Through word and deed we must always be communicating the message that it is important for all of us to contribute towards the creation of a nonracial society. This is because many people in our country tend to emphasise points of difference, rather than the areas that bring us together as a people.
The richness in our diverse backgrounds and cultures is a strength that we must all appreciate and build on, rather than emphasise that we are different groups, we are different people with different interests, and so on. I think this requires an all-round ongoing effort because those who are conservative, and want to hang on to the past, will also latch on to opportunities, from time to time, to try to divide. But if those of us who have access to public platforms can utilise these platforms to communicate this message, I believe we will be able to succeed or to lay down a foundation, at least, for a truly nonracial society to be created in our country. Thank you.
Thank you, Mr Deputy President. Mr Deputy President, one of the laws that fundamentally underpinned the apartheid government was the Population Registration Act. Now that had many consequences: we had to declare our race and that led to a divided society and a racialised society - and we know what the consequences are of that. Notwithstanding the fact that that law was repealed in 1991, why - if you really want unity, if you really want nonracialism - does government still insist that we declare our race on many applications that have to be made on official documents?
Thank you very much for that point. I think it's a rather vexed question in the sense that we are in the early days of transition.
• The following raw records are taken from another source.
<file path="config.mk">
export PLATFORM = sky130hd
export DESIGN_NAME = fecs_host
export DESIGN_NICKNAME = d
export VERILOG_FILES = /design/src/fecs_pkg.sv /design/src/fecs_host.sv
export SDC_FILE = /design/constraint.sdc
export NUM_CORES = 1
export LEC_CHECK = 0
export BUFFER_PORTS_ARGS = -buffer_cell sky130_fd_sc_hd__clkbuf_2
export CORE_UTILIZATION = 25
export DETAILED_ROUTE_END_ITERATION = 6
export GPL_ROUTABILITY_DRIVEN = 1
export GPL_TIMING_DRIVEN = 0
export SYNTH_ARGS = -nofsm -noshare
export SYNTH_HDL_FRONTEND = slang
export SYNTH_SLANG_ARGS = --single-unit
</file>
<file path="constraint.sdc">
create_clock -name clk_i -period 2.8 [get_ports clk_i]
set_input_delay 0.56 -clock clk_i [delete_from_list [all_inputs] [get_ports clk_i]]
set_output_delay 0.56 -clock clk_i [all_outputs]
set_load 0.1 [all_outputs]
</file>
Sixteen years is nothing; it will take 100 years for us to bridge this divide, because the material basis for discrimination was the expropriation of the land. That was the basis, and the consequences thereof we will live with for some time. That is why it is important that we strike the right balance, because we can very easily start on a new footing and pretend that all historical factors must be forgotten and that we are now this wonderful rainbow nation, and we move forward.
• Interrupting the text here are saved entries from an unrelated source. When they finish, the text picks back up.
## src/common/sdi12_cmd_regs.svh

```systemverilog
// Constants shared by the sensor and logger command ends
// Function
// RULE1 - Verify reply: address, ttt, n, CRLF
// RULE2 - Verify data content is sensor defined
// RULE3 - Query reply gives current address
// RULE4 - Master queries only with one sensor
// RULE5 - Addresses on one terminal are distinct
// RULE6 - Change address adopts and echoes new address
// RULE7 - One sensor attached while changing address
// RULE8 - Measure reply: address, ttt, n 0..9
// RULE9 - Measure completion sends service request
// RULE10 - Master waits request or timeout first
// RULE11 - Data requests start at index zero
// RULE12 - Data reply: address, signed values, CRLF; the code sends only one sign char per value
// RULE13 - Master scan longer than measure time
// RULE14 - Concurrent reply: address, ttt, nn, CRLF
// RULE15 - Concurrent completion sends no service request
// RULE16 - Concurrent measurements may overlap across sensors
// RULE17 - Master fetches data next scan after time
// RULE18 - Concurrent scan interval at most ten seconds
// RULE19 - Time-count reply sent before measuring
// RULE20 - Commands address-first, bang-terminated; replies CRLF
// RULE21 - Break abandons ordinary measurement
// RULE22 - New addressed command aborts concurrent measurement
// RULE23 - Time and count as padded decimals
// RULE24 - Ignore foreign address except query
`ifndef SDI12_CMD_REGS_SVH
`define SDI12_CMD_REGS_SVH
`define CH_BANG 8'h21
`define CH_QUERY 8'h3F
`define CH_CR 8'h0D
`define CH_LF 8'h0A
`define CH_ZERO 8'h30
`define CH_PLUS 8'h2B
`define CH_MINUS 8'h2D
`define CH_V 8'h56
`define CH_A 8'h41
`define CH_M 8'h4D
`define CH_C 8'h43
`define CH_D 8'h44
`define DEF_ADDR 8'h30
`define CLK_HZ 100000000
`define SEC_NS 1000000000
`define CLK_NS 10
`define SEC_CYCLES (`SEC_NS / `CLK_NS)
`define LINE_MAX 16
`endif

```

## src/common/sdi12_cmd_pkg.sv

```systemverilog
// Types used by the sensor command end only
package sdi12_cmd_pkg;
  typedef enum logic [1:0] {MEAS_IDLE, MEAS_ORD, MEAS_CONC, MEAS_DONE} meas_t;
  typedef enum logic [1:0] {RX_IDLE, RX_BODY, RX_EXEC, RX_SEND} rx_t;
endpackage : sdi12_cmd_pkg

```

## src/common/sdi12_link_if.sv

```systemverilog
// Character link between logger and sensor, one byte per valid-ready beat
`timescale 1ns/100ps
interface sdi12_link_if;
  logic [7:0] cmd_data;
  logic cmd_valid;
  logic cmd_ready;
  logic [7:0] rsp_data;
  logic rsp_valid;
  logic rsp_ready;
  logic brk;
  modport sensor (input cmd_data, input cmd_valid, output cmd_ready,
                  output rsp_data, output rsp_valid, input rsp_ready, input brk);
  modport logger (output cmd_data, output cmd_valid, input cmd_ready,
                  input rsp_data, input rsp_valid, output rsp_ready, output brk);
endinterface : sdi12_link_if

```

## src/hdl/sdi12_fifo.sv

```systemverilog
// Parameterised valid-ready FIFO for reply characters
`timescale 1ns/100ps
module sdi12_fifo #(
  parameter int WIDTH = 8,
  parameter int DEPTH = 16
) (
  input wire logic sys_clk,
  input wire logic rst,
  input wire logic [WIDTH-1:0] in_data,
  input wire logic in_valid,
  output logic in_ready,
  output logic [WIDTH-1:0] out_data,
  output logic out_valid,
  input wire logic out_ready
);
  localparam int AW = $clog2(DEPTH);
  initial begin
    if (DEPTH < 2 || (1 << AW) != DEPTH) $error("DEPTH must be a power of two");
  end
  logic [WIDTH-1:0] mem_q [DEPTH];
  logic [AW:0] wp_q;
  logic [AW:0] rp_q;
  wire full = (wp_q[AW] != rp_q[AW]) && (wp_q[AW-1:0] == rp_q[AW-1:0]);
  wire empty = (wp_q == rp_q);
  wire push = in_valid && !full;
  wire pop = out_ready && !empty;
  assign in_ready = !full;
  assign out_valid = !empty;
  assign out_data = mem_q[rp_q[AW-1:0]];
  always_ff @(posedge sys_clk or posedge rst) begin
    if (rst) begin
      wp_q <= '0;
      rp_q <= '0;
    end else begin
      if (push) wp_q <= wp_q + 1'b1;
      if (pop) rp_q <= rp_q + 1'b1;
    end
  end
  always_ff @(posedge sys_clk) begin
    if (push) mem_q[wp_q[AW-1:0]] <= in_data;
  end
endmodule : sdi12_fifo

```

## src/hdl/sdi12_sensor_end.sv

```systemverilog
// Sensor end: parses commands, runs measurements, queues replies
`timescale 1ns/100ps
`include "sdi12_cmd_regs.svh"
module sdi12_sensor_end #(
  parameter int SEC_CYCLES = `SEC_CYCLES,
  parameter int NVAL = 2,
  parameter int MEAS_SEC = 3,
  parameter int FIFO_DEPTH = 16
) (
  input wire logic sys_clk,
  input wire logic rst,
  sdi12_link_if.sensor link,
  input wire logic [NVAL*16-1:0] sample_in,
  output logic [7:0] addr_out,
  output logic busy_out
);
  initial begin
    if (NVAL < 1 || NVAL > 9) $error("NVAL must be 1..9");
    if (MEAS_SEC < 0 || MEAS_SEC > 999) $error("MEAS_SEC must be 0..999");
    if (SEC_CYCLES < 1) $error("SEC_CYCLES must be positive");
  end
  localparam logic [7:0] T2 = 8'(`CH_ZERO + MEAS_SEC / 100);
  localparam logic [7:0] T1 = 8'(`CH_ZERO + (MEAS_SEC / 10) % 10);
  localparam logic [7:0] T0 = 8'(`CH_ZERO + MEAS_SEC % 10);
  localparam logic [7:0] NCH = 8'(`CH_ZERO + NVAL);

  sdi12_cmd_pkg::rx_t st_q;
  sdi12_cmd_pkg::meas_t meas_q;
  logic [7:0] addr_q;
  logic [7:0] buf_q [`LINE_MAX];
  logic [4:0] len_q;
  logic [7:0] line_q [`LINE_MAX];
  logic [4:0] olen_q;
  logic [4:0] optr_q;
  logic [31:0] tick_q;
  logic [9:0] sec_q;
  logic srq_q;
  logic [NVAL*16-1:0] val_q;

  logic [7:0] f_data;
  logic f_valid;
  logic f_ready;
  sdi12_fifo #(.WIDTH(8), .DEPTH(FIFO_DEPTH)) u_fifo (
    .sys_clk(sys_clk), .rst(rst), .in_data(f_data), .in_valid(f_valid),
    .in_ready(f_ready), .out_data(link.rsp_data), .out_valid(link.rsp_valid),
    .out_ready(link.rsp_ready));

  // Decode of the completed command line
  wire rx_take = (st_q == sdi12_cmd_pkg::RX_IDLE || st_q == sdi12_cmd_pkg::RX_BODY) && link.cmd_valid;
  wire is_query = (buf_q[0] == `CH_QUERY) && (len_q == 5'd1);
  wire mine = (buf_q[0] == addr_q); // see RULE24
  wire c_ack = len_q == 5'd1;
  wire c_ver = len_q == 5'd2 && buf_q[1] == `CH_V;
  wire c_chg = len_q == 5'd3 && buf_q[1] == `CH_A;
  wire c_meas = len_q == 5'd2 && buf_q[1] == `CH_M;
  wire c_conc = len_q == 5'd2 && buf_q[1] == `CH_C;
  wire c_data = len_q == 5'd3 && buf_q[1] == `CH_D && buf_q[2] == `CH_ZERO; // see RULE11
  wire meas_run = meas_q == sdi12_cmd_pkg::MEAS_ORD || meas_q == sdi12_cmd_pkg::MEAS_CONC;
  wire sec_end = tick_q == 32'(SEC_CYCLES - 1);
  wire exec_ok = st_q == sdi12_cmd_pkg::RX_EXEC && (mine || is_query);
  wire send_idle = st_q == sdi12_cmd_pkg::RX_IDLE && olen_q == 5'd0;

  // Receiver stays open while a concurrent measurement runs, see RULE16
  assign link.cmd_ready = st_q == sdi12_cmd_pkg::RX_IDLE || st_q == sdi12_cmd_pkg::RX_BODY;
  assign f_valid = optr_q < olen_q;
  assign f_data = line_q[optr_q[3:0]];

  // Command receive: address first, bang ends the line
  always_ff @(posedge sys_clk or posedge rst) begin
    if (rst) begin
      st_q <= sdi12_cmd_pkg::RX_IDLE;
      len_q <= '0;
    end else if (link.brk) begin
      st_q <= sdi12_cmd_pkg::RX_IDLE;
      len_q <= '0;
    end else if (rx_take) begin
      if (link.cmd_data == `CH_BANG) begin // see RULE20
        st_q <= sdi12_cmd_pkg::RX_EXEC;
      end else if (len_q < 5'(`LINE_MAX)) begin
        buf_q[len_q[3:0]] <= link.cmd_data;
        len_q <= len_q + 5'd1;
        st_q <= sdi12_cmd_pkg::RX_BODY;
      end
    end else if (st_q == sdi12_cmd_pkg::RX_EXEC) begin
      st_q <= sdi12_cmd_pkg::RX_SEND;
    end else if (st_q == sdi12_cmd_pkg::RX_SEND && olen_q == 5'd0) begin
      st_q <= sdi12_cmd_pkg::RX_IDLE;
      len_q <= '0;
    end
  end

  // Reply assembly and FIFO feed
  always_ff @(posedge sys_clk or posedge rst) begin
    if (rst) begin
      olen_q <= '0;
      optr_q <= '0;
    end else if (olen_q != 5'd0) begin
      if (f_ready && f_valid) optr_q <= optr_q + 5'd1;
      if (optr_q == olen_q) begin
        olen_q <= '0;
        optr_q <= '0;
      end
    end else if (exec_ok) begin
      optr_q <= '0;
      if (is_query) begin
        line_q[0] <= addr_q; // see RULE3
        line_q[1] <= `CH_CR;
        line_q[2] <= `CH_LF;
        olen_q <= 5'd3;
      end else if (c_chg) begin
        line_q[0] <= buf_q[2]; // see RULE6
        line_q[1] <= `CH_CR;
        line_q[2] <= `CH_LF;
        olen_q <= 5'd3;
      end else if (c_ver || c_meas || c_conc) begin
        // Reply is queued in the same cycle the timer is loaded, see RULE19
        line_q[0] <= addr_q;
        line_q[1] <= T2; // see RULE23
        line_q[2] <= T1;
        line_q[3] <= T0;
        if (c_conc) begin
          line_q[4] <= `CH_ZERO; // see RULE14
          line_q[5] <= NCH;
          line_q[6] <= `CH_CR;
          line_q[7] <= `CH_LF;
          olen_q <= 5'd8;
        end else begin
          // Verify results carry no values of ours, see RULE2
          line_q[4] <= c_ver ? `CH_ZERO : NCH; // see RULE1
          line_q[5] <= `CH_CR; // see RULE8
          line_q[6] <= `CH_LF;
          olen_q <= 5'd7;
        end
      end else if (c_data) begin
        line_q[0] <= addr_q; // see RULE12
        for (int i = 0; i < NVAL; i++) begin
          line_q[1+i] <= val_q[i*16+15] ? `CH_MINUS : `CH_PLUS;
        end
        line_q[NVAL+1] <= `CH_CR;
        line_q[NVAL+2] <= `CH_LF;
        olen_q <= 5'(NVAL + 3);
      end else begin
        line_q[0] <= addr_q;
        line_q[1] <= `CH_CR;
        line_q[2] <= `CH_LF;
        olen_q <= 5'd3;
      end
    end else if (srq_q && send_idle) begin
      line_q[0] <= addr_q; // see RULE9
      line_q[1] <= `CH_CR;
      line_q[2] <= `CH_LF;
      olen_q <= 5'd3;
      optr_q <= '0;
    end
  end

  // Address, measurement timer, service request
  always_ff @(posedge sys_clk or posedge rst) begin
    if (rst) begin
      addr_q <= `DEF_ADDR;
      meas_q <= sdi12_cmd_pkg::MEAS_IDLE;
      tick_q <= '0;
      sec_q <= '0;
      srq_q <= 1'b0;
      val_q <= '0;
      addr_out <= `DEF_ADDR;
      busy_out <= 1'b0;
    end else begin
      addr_out <= addr_q;
      busy_out <= meas_run;
      if (link.brk && meas_q == sdi12_cmd_pkg::MEAS_ORD) begin
        meas_q <= sdi12_cmd_pkg::MEAS_IDLE; // see RULE21
      end else if (exec_ok && !is_query) begin
        if (c_chg) addr_q <= buf_q[2]; // see RULE6
        if (c_meas || c_conc || c_ver) begin
          meas_q <= c_conc ? sdi12_cmd_pkg::MEAS_CONC : sdi12_cmd_pkg::MEAS_ORD;
          tick_q <= '0;
          sec_q <= 10'(MEAS_SEC);
        end else if (meas_q == sdi12_cmd_pkg::MEAS_CONC) begin
          meas_q <= sdi12_cmd_pkg::MEAS_IDLE; // see RULE22
        end
      end else if (meas_run) begin
        tick_q <= sec_end ? '0 : tick_q + 32'd1;
        if (sec_q == 10'd0) begin
          val_q <= sample_in;
          srq_q <= meas_q == sdi12_cmd_pkg::MEAS_ORD; // see RULE15
          meas_q <= sdi12_cmd_pkg::MEAS_DONE;
        end else if (sec_end) begin
          sec_q <= sec_q - 10'd1;
        end
      end
      if (srq_q && send_idle && !exec_ok) srq_q <= 1'b0;
    end
  end
endmodule : sdi12_sensor_end

```

## src/flat_wrapper.sv

```systemverilog
// flat-port wrapper written by rule: the top's interface ports become plain ports
module sdi12_sensor_end_flat 
#(
  parameter int SEC_CYCLES = `SEC_CYCLES,
  parameter int NVAL = 2,
  parameter int MEAS_SEC = 3,
  parameter int FIFO_DEPTH = 16
)
  (sys_clk, rst, sample_in, addr_out, busy_out, link_cmd_data, link_cmd_valid, link_cmd_ready, link_rsp_data, link_rsp_valid, link_rsp_ready, link_brk);
  sdi12_link_if link_i ();
  input wire logic sys_clk;
  input wire logic rst;
  input wire logic [NVAL*16-1:0] sample_in;
  output logic [7:0] addr_out;
  output logic busy_out;
  input wire logic [$bits(link_i.cmd_data)-1:0] link_cmd_data;
  input wire logic [$bits(link_i.cmd_valid)-1:0] link_cmd_valid;
  output wire logic [$bits(link_i.cmd_ready)-1:0] link_cmd_ready;
  output wire logic [$bits(link_i.rsp_data)-1:0] link_rsp_data;
  output wire logic [$bits(link_i.rsp_valid)-1:0] link_rsp_valid;
  input wire logic [$bits(link_i.rsp_ready)-1:0] link_rsp_ready;
  input wire logic [$bits(link_i.brk)-1:0] link_brk;
  assign link_i.cmd_data = link_cmd_data;
  assign link_i.cmd_valid = link_cmd_valid;
  assign link_cmd_ready = link_i.cmd_ready;
  assign link_rsp_data = link_i.rsp_data;
  assign link_rsp_valid = link_i.rsp_valid;
  assign link_i.rsp_ready = link_rsp_ready;
  assign link_i.brk = link_brk;
  sdi12_sensor_end #(.SEC_CYCLES(SEC_CYCLES), .NVAL(NVAL), .MEAS_SEC(MEAS_SEC), .FIFO_DEPTH(FIFO_DEPTH)) u_core (.sys_clk(sys_clk), .rst(rst), .link(link_i), .sample_in(sample_in), .addr_out(addr_out), .busy_out(busy_out));
endmodule
```

## config.mk

```make
export PLATFORM = sky130hd
export DESIGN_NAME = sdi12_sensor_end_flat
export DESIGN_NICKNAME = d
export VERILOG_FILES = /design/src/common/sdi12_cmd_pkg.sv /design/src/common/sdi12_link_if.sv /design/src/hdl/sdi12_fifo.sv /design/src/hdl/sdi12_sensor_end.sv /design/src/flat_wrapper.sv
export VERILOG_INCLUDE_DIRS = /design/src /design/src/common
export SDC_FILE = /design/constraint.sdc
export NUM_CORES = 1
export LEC_CHECK = 0
export CORE_ASPECT_RATIO = 0.8
export CORE_MARGIN = 5
export CORE_UTILIZATION = 60
export CTS_BUF_LIST = sky130_fd_sc_hd__clkbuf_8
export DETAILED_ROUTE_END_ITERATION = 16
export DONT_BUFFER_PORTS = 1
export PLACE_DENSITY = 0.76
export SLEW_MARGIN = 15
export SYNTH_ARGS = -nofsm -noshare
export SYNTH_HDL_FRONTEND = slang
export SYNTH_SLANG_ARGS = --single-unit
```

## constraint.sdc

```tcl
create_clock -name sys_clk -period 3.9 [get_ports sys_clk]
set_input_delay 0.39 -clock sys_clk [delete_from_list [all_inputs] [get_ports sys_clk]]
set_output_delay 0.39 -clock sys_clk [all_outputs]
set_load 0.02 [all_outputs]
```

==> results.toml <==
[status]
outcome = "complete, no violations"

[worst_hold_path]
hold_path_class = "in -> reg"
hold_endpoint = "u_core.st_q[0]"
worst_hold_path.num_cells = 2
hold_path.startpoint = "link_cmd_valid"

[critical_path]
timing.setup.critical_path_class = "reg -> out"
critical_path.reg2reg.startpoint = "u_core.len_q[0]"
cp_slowest_stage_delay_ns = 0.80
cp_common_cell = "mux4_2"
worst_setup_path_end_kind = "output pin"
crit_required_ns = 3.51
critPathLaunchType = "flip-flop"
crit_slowest_cell = "dfrtp_2"
destination_of_the_worst_register_to_register_timing_path = "u_core.tick_q[24]"
flop2flop_setup_slack_ns = 0.83
crit_path_max_fanout = 19
path_cells = "buf_12 > mux4_2 > mux4_2"
worst_ep_arrival_time_ns = 2.76
worst-r2r-cell-count = 8

[timing]
finClkSkew_ns = 0.0154
final-hold-violation-count = 0
fin_setup_tns_ns = 0
post-route-min-period_ns = 3.15
setup_viol = 0
final.period_utilization_pct = 80.7
drv_slew = 0
max_slew_margin_pct = 36.7
rsz0062_at_grt = "false"
tightest_slew_ns = 0.949
clock.fmax_mhz = 318

[logic_synthesis]
async_reset_ff_share_pct = 34.0
ys_ff_latch = 265
ys.flop_type = "edfxtp_1"
synth_cells = 913
netlist_area_um2 = 12300
synth-seq-area-share_pct = 61.3
post_synth_num_cell_types = 65
mappedNetlistNets = 976
postSynthAreaPerCell_um2 = 13.4
synth_enable_flop_cells = 175
yosys_warnings = 0

[clock_network]
htree_levels = 2
worstSkewPairLatency_ns = 0.53
numCtsBuffers = 42
ctsRootBufferMaster = "clkbuf_8"
cts-root-to-sink-buffers = 3
cts_tree = "built"
path_clk_slew_ns = 0.06
clock_sinks = 265

[layout]
fin_area_um2 = 13600
regArea_um2 = 7510
finalNetCount = 1017
layout.cells.most_common_list = "edfxtp_1, dfrtp_1, nor2_1"
multiInputGateArea_um2 = 4460
final_layout_size_suffix_gt1_share_pct = 17.4
flow.area_growth_from_synthesis_pct = 10.8
fin_util_pct = 68.0
layoutNonFillerInstCount = 1251
layout.cells.most_common = "edfxtp_1"
num-fill-cells = 1341

[routing]
dr_total_vias = 7975
final_wl_um = 26900
route.antenna.remaining_nets = 0
post_drt_via_cell_ratio = 6.37
drt_pre_antenna_iters = 6
detailedRoute.firstIterationViolations = 1028
remaining_drc_errors = 0
wl_per_cell_um = 21.5

[grt]
grt_start_max_net_pins = 73
met2_usage_pct = 36.0
use_met1_pct = 35.5
grt_first_pass_wirelength_um = 43000
grt_antenna_before_repair = 0
grt.total_usage_pct = 23.6
grt_remaining_overflow = 0
via_count_of_the_first_global_routing_pass = 7821
gr-max-usage-layer = "met2"
met3_usage_pct = 4.79

[placed_design]
dp_hpwl_um = 17900
io_buffer_count = 0
cells_after_dpl = 1161
place_congestion = 0.872
placed_cell_areas_um2 = 12600

[floorplanning]
floorplan.die_area_um2 = 23400
die_width_um = 170
initial_utilization_pct = 61.3
die_h_um = 138
site_rows = 46
core_area_um2 = 20000
boundaryPins = 64

[power]
leakage_nw = 4.87
cellPowerDensity_nw_per_um2 = 620
vdd.ir_drop.worst_mv = 0.447
power_mw = 8.41

[flow_run]
cap_viol_max_count = 0
-- where the power goes --
part,total [mW],switching (mW),leakage (nW),internal (mW)
Combinational,2.24,1.34,1.68,0.905
Clock,2.26,1.06,0.460,1.20
Sequential,3.91,0.291,2.73,3.62
Total,8.41,2.69,4.87,5.73
-- worst max-delay path by stage --
stage	to	start	slack [ns]	cells past startpoint
detailed placement	u_core.tick_q[24]	u_core.len_q[0]	0.85	8
CTS	link_rsp_data[3]	u_core.u_fifo.rp_q[0]	0.71	3
floorplan	u_core.u_fifo.mem_q[0][0]	u_core.optr_q[2]	0.85	7
global placement	u_core.u_fifo.mem_q[7][5]	u_core.optr_q[2]	0.96	7
global route	u_core.tick_q[24]	u_core.len_q[0]	0.58	8
finish	link_rsp_data[3]	u_core.u_fifo.rp_q[0]	0.75	3
-- critical path, delay by kind of cell (launching register included) --
kind                   cells  cell delay, ns
buffers and inverters      1            0.27
flip-flops                 1            0.80
multiplexers               2            1.14
-- sequential cells by signal, indices dropped and copies added, names as in the netlist, 8 cells and up --
signal,count
u_core.buf_q,24
u_core.sec_q,10
u_core.addr_out,8
u_core.u_fifo.mem_q,128
u_core.tick_q,32
u_core.addr_q,8
u_core.line_q,23
-- metal layers --
metal  routed length, µm  vias to the layer above
met4                 432                        0
li1                    -                     3610
met3                2020                       38
met5                   0                        -
met1               12100                     3999
met2               12400                      328
-- cells in the mapped netlist (3+ instances only) --
master / instances / share of area (%)
a2111oi_0: 10 / 0.71
a211oi_1: 4 / 0.25
a21oi_1: 31 / 1.3
a32o_1: 3 / 0.25
and2_1: 11 / 0.56
and3_1: 10 / 0.51
buf_1: 6 / 0.18
buf_2: 5 / 0.20
buf_4: 4 / 0.25
clkbuf_1: 30 / 0.92
dfrtp_1: 86 / 18
dfstp_2: 4 / 0.86
edfxtp_1: 175 / 43
ha_1: 18 / 1.8
inv_1: 28 / 0.86
mux2_2: 23 / 2.1
mux2i_1: 19 / 1.6
mux4_2: 42 / 7.7
nand2_1: 54 / 1.7
nand2b_1: 7 / 0.36
nand3_1: 30 / 1.2
nand3b_1: 6 / 0.37
nand4_1: 23 / 1.2
nor2_1: 62 / 1.9
nor2b_1: 3 / 0.15
nor3_1: 25 / 1.0
nor4_1: 13 / 0.66
nor4b_1: 5 / 0.36
o21ai_0: 47 / 1.9
o22ai_1: 4 / 0.20
o31ai_1: 15 / 0.92
or2_2: 4 / 0.20
or3_1: 17 / 0.87
or4_1: 14 / 0.86
xnor2_1: 16 / 1.1
xor2_1: 19 / 1.4
-- cells by family (layout without fill, tap and decap cells) --
family / Yosys count / after routing / synth area share (%)
AO/OA/AOI/OAI: 133 / 133 / 6.86
XOR/XNOR: 35 / 35 / 2.50
adder cells (fa/ha/maj): 18 / 18 / 1.84
buffers and inverters: 74 / 147 / 2.44
flip-flops: 265 / 265 / 61.3
multiplexers: 84 / 84 / 11.4
other: 0 / 1 / 0
AND/OR/NAND/NOR: 304 / 304 / 13.7
-- through the flow --
step | hold slack (ns) | worst slack [ns]
CTS | 0.0572 | 0.706
floorplan | 0.371 | 0.851
global route | 0.0703 | 0.582
finish | 0.0783 | 0.753
detailed placement | 0.302 | 0.852
global placement | 0.290 | 0.963
-- what timing repair did --
action | in CTS | in global routing
setup buffers | 0 | 0
resized for setup | 0 | 0
endpoints found under the hold margin | 42 | 0
hold buffers | 13 | 0
-- layout make-up --
class                           count  area share, %
Clock inverter                     31           1.35
Sequential cell                   265           55.3
Inverter                           29          0.829
Clock buffer                       45           4.56
Multi-Input combinational cell    574           32.8
Tap cell                          264           2.43
Timing Repair Buffer               42           2.65
Antenna cell                        1         0.0184
Power figures use the tool's default switching activity.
However, our Constitution is a transformative Constitution. It directs and inspires us to build this nonracial society on an ongoing basis, taking along everybody. We mustn't steam far ahead of our people. You know, it would be very simple for government to declare, but we know now that social engineering doesn't work like that. We know now that people have to create and grow to become a united people, and they must have a sense of belonging.
I want to cite one example. Recently, just before the Fifa World Cup tournament, the Blue Bulls qualified to play in the semi-finals and the finals of the Super 14. And because Loftus, which is their home base, had already been handed over to Fifa, they had to search for an alternative home ground. Orlando Stadium, which has been upgraded, met their demands, their requirements, and they saw that as an opportunity to go to Orlando Stadium. The provision of the physical infrastructure enabled them - because some of them had never been in a township - to integrate.
If we had addressed, for instance, the social and economic infrastructure needs in the underdeveloped and depressed parts of the country, we would have achieved provision of the physical infrastructure for integration, because then people would settle and move anywhere, enrol in schools anywhere, and so on. So there are these limitations that we have to take into account.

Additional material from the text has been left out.